> [What to work on]: Each line below that includes the word "still" is to be reported.

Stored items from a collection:

........

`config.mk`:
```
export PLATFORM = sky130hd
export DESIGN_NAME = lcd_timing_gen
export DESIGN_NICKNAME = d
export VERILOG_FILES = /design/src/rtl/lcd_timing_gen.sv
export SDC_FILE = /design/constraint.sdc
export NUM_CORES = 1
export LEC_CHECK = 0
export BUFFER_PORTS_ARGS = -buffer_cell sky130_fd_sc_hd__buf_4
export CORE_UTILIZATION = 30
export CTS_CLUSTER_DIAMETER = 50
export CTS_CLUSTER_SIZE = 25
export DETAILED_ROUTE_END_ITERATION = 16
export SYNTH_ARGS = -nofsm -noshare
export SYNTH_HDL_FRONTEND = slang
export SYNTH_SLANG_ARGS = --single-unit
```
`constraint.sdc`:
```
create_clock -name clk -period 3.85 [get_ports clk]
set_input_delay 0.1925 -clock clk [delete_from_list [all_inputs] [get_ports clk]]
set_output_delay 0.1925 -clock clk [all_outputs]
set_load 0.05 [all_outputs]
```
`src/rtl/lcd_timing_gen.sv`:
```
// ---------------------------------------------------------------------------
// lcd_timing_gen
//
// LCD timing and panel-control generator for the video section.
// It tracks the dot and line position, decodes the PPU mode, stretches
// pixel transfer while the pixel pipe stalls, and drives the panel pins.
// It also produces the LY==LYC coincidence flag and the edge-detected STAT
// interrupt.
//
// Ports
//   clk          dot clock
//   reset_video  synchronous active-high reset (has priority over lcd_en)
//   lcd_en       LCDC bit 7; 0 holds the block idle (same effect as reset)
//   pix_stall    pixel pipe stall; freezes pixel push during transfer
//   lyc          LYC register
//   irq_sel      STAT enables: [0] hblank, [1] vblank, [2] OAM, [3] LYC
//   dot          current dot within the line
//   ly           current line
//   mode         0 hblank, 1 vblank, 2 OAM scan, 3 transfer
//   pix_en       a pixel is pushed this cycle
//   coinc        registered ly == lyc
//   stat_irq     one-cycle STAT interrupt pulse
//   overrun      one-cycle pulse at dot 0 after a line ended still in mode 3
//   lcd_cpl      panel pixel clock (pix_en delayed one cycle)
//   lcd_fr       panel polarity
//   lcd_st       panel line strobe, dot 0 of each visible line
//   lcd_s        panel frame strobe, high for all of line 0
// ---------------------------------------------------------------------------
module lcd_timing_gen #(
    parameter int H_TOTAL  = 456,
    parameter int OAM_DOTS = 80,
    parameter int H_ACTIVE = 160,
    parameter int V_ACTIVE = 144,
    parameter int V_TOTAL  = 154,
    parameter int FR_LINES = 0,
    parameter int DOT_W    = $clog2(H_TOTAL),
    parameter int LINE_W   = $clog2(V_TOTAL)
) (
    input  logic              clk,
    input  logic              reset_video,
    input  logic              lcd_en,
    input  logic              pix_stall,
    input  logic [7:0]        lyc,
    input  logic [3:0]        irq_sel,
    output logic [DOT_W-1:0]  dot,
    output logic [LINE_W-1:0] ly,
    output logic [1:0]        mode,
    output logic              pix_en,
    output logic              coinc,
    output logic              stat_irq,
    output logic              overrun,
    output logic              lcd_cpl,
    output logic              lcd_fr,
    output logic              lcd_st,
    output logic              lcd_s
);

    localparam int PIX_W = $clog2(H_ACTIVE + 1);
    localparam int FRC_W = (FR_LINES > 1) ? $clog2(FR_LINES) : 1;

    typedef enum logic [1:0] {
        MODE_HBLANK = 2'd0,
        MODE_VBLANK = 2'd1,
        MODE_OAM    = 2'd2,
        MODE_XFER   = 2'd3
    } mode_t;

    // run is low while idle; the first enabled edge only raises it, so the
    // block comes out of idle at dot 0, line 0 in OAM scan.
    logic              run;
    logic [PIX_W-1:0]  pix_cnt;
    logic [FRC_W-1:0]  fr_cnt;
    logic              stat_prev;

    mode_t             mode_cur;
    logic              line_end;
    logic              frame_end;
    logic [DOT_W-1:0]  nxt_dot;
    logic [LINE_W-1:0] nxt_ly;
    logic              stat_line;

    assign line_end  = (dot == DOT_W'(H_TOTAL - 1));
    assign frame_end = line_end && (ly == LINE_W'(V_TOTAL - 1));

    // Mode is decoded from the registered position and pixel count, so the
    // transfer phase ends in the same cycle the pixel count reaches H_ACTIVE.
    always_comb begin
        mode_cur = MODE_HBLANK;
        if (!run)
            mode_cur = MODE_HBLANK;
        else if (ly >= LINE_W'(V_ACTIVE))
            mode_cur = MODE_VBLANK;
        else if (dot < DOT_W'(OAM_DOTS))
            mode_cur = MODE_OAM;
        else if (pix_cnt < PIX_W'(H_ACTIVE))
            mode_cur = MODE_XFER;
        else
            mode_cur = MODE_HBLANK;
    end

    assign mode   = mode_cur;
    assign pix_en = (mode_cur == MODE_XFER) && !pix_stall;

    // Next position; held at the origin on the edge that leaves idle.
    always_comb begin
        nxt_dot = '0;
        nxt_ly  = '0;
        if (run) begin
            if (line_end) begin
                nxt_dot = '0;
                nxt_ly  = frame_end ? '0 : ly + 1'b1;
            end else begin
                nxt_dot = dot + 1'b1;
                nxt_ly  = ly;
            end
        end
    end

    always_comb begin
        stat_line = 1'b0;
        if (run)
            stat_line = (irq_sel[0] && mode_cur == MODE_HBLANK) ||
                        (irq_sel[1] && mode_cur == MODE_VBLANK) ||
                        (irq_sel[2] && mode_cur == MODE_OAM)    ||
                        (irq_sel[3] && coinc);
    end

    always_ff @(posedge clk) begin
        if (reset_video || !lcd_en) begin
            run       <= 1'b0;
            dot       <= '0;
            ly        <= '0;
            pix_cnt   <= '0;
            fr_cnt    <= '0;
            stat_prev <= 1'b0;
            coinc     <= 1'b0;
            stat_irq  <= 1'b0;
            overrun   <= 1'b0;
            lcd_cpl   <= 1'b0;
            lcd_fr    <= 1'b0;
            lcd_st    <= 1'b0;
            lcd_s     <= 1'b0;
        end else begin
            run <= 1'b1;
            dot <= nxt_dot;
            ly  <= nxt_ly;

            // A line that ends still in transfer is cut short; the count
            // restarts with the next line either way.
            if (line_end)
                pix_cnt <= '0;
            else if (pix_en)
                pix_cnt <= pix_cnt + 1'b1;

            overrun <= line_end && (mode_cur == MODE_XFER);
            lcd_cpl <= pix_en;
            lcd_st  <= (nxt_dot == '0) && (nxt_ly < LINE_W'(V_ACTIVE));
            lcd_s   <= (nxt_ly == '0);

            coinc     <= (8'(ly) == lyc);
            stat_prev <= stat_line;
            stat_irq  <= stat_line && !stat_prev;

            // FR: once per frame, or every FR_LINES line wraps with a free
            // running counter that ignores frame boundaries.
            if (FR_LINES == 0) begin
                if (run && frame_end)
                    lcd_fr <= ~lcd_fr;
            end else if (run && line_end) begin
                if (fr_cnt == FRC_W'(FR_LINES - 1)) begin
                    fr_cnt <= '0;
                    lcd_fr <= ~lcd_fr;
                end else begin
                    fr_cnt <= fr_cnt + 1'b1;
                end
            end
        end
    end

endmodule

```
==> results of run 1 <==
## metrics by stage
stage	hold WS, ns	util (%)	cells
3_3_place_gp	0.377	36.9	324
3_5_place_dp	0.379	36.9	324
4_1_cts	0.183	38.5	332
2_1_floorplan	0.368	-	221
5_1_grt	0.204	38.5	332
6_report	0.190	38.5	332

........

> [Answer box]:
//   overrun      one-cycle pulse at dot 0 after a line ended still in mode 3
            // A line that ends still in transfer is cut short; the count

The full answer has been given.